Democrats react to Obama’s marriage stance

Published: May 13, 2012 

The South Carolina Democratic Party kicked off the Dem Weekend 2012 with the Jefferson Jackson Dinner at the Columbia Metropolitan Convention Center on May 11, 2012.

Rob Thompson — rthompson@thestate.comBuy Photo

Thoughts mixed at SC's Democratic convention.

— Annejanet Harp, a Columbia pharmacist, was re-elected Saturday as a delegate to the Democratic National Convention – and she was giddy with support for President Barack Obama’s re-election campaign.

“It’s all about hope,” she said. “It’s all about what’s best for the American people.”

But if you ask Harp about Obama’s recent support of gay marriage, she pauses, repeats the question and then laughs while looking at her mom before deciding how to answer.

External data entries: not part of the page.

===== src/hdl/skt_pkg.sv =====
// Shared types and codes for the sorted key table.
`default_nettype none
package skt_pkg;

  localparam int KEY_W = 32;
  localparam int VAL_W = 40;
  localparam int SLOT_W = 7;
  localparam int CNT_W = 8;
  localparam int STAT_W = 3;
  localparam int IN_DATA_W = 80;
  localparam int OUT_DATA_W = 64;

  typedef enum logic [1:0] {
    CMD_INSERT = 2'd0,
    CMD_DELETE = 2'd1,
    CMD_SEARCH = 2'd2,
    CMD_NOP    = 2'd3
  } skt_cmd_t;

  localparam logic [STAT_W-1:0] ST_OK       = 3'd0;
  localparam logic [STAT_W-1:0] ST_FULL     = 3'd1;
  localparam logic [STAT_W-1:0] ST_DUP      = 3'd2;
  localparam logic [STAT_W-1:0] ST_EMPTY    = 3'd3;
  localparam logic [STAT_W-1:0] ST_NOTFOUND = 3'd4;

  typedef struct packed {
    logic cmp;
    logic ins;
    logic del;
  } skt_ctrl_t;

endpackage
`default_nettype wire


===== src/hdl/skt_cell.sv =====
// One table slot: holds a key and value, compares against the broadcast key, shifts.
`default_nettype none
module skt_cell
  import skt_pkg::*;
(
  input  wire logic                    clk,
  input  wire logic                    rst,
  input  wire skt_ctrl_t               ctrl,
  input  wire logic                    occ,
  input  wire logic signed [KEY_W-1:0] cmd_key,
  input  wire logic signed [VAL_W-1:0] cmd_value,
  input  wire logic                    prev_lt,
  input  wire logic signed [KEY_W-1:0] prev_key,
  input  wire logic signed [VAL_W-1:0] prev_value,
  input  wire logic signed [KEY_W-1:0] next_key,
  input  wire logic signed [VAL_W-1:0] next_value,
  output logic                         lt,
  output logic                         eq,
  output logic signed [KEY_W-1:0]      key,
  output logic signed [VAL_W-1:0]      value
);

  always_ff @(posedge clk) begin
    if (rst) begin
      lt <= 1'b0;
      eq <= 1'b0;
    end else if (ctrl.cmp) begin
      lt <= occ && (key < cmd_key);
      eq <= occ && (key == cmd_key);
    end
  end

  always_ff @(posedge clk) begin
    if (ctrl.ins && !lt) begin
      if (prev_lt) begin
        key   <= cmd_key;
        value <= cmd_value;
      end else begin
        key   <= prev_key;
        value <= prev_value;
      end
    end else if (ctrl.del && !lt) begin
      key   <= next_key;
      value <= next_value;
    end
  end

endmodule
`default_nettype wire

“No comment,” she said between bites of $20 barbecue. “Oh my god, no comment.”

Most discussion of Obama’s support for gay marriage has been on how it will affect North Carolina, a critical state to the president’s re-election and one that just voted overwhelmingly to change its state constitution to ban gay marriage. But Rick Wade – S.C. adviser for Obama’s reelection campaign – said part of the campaign’s S.C. strategy is to “help us win back North Carolina again.”

Could Obama’s controversial comments reverberate in the Palmetto State – a state that, like North Carolina, overwhelmingly approved a gay marriage ban in 2006?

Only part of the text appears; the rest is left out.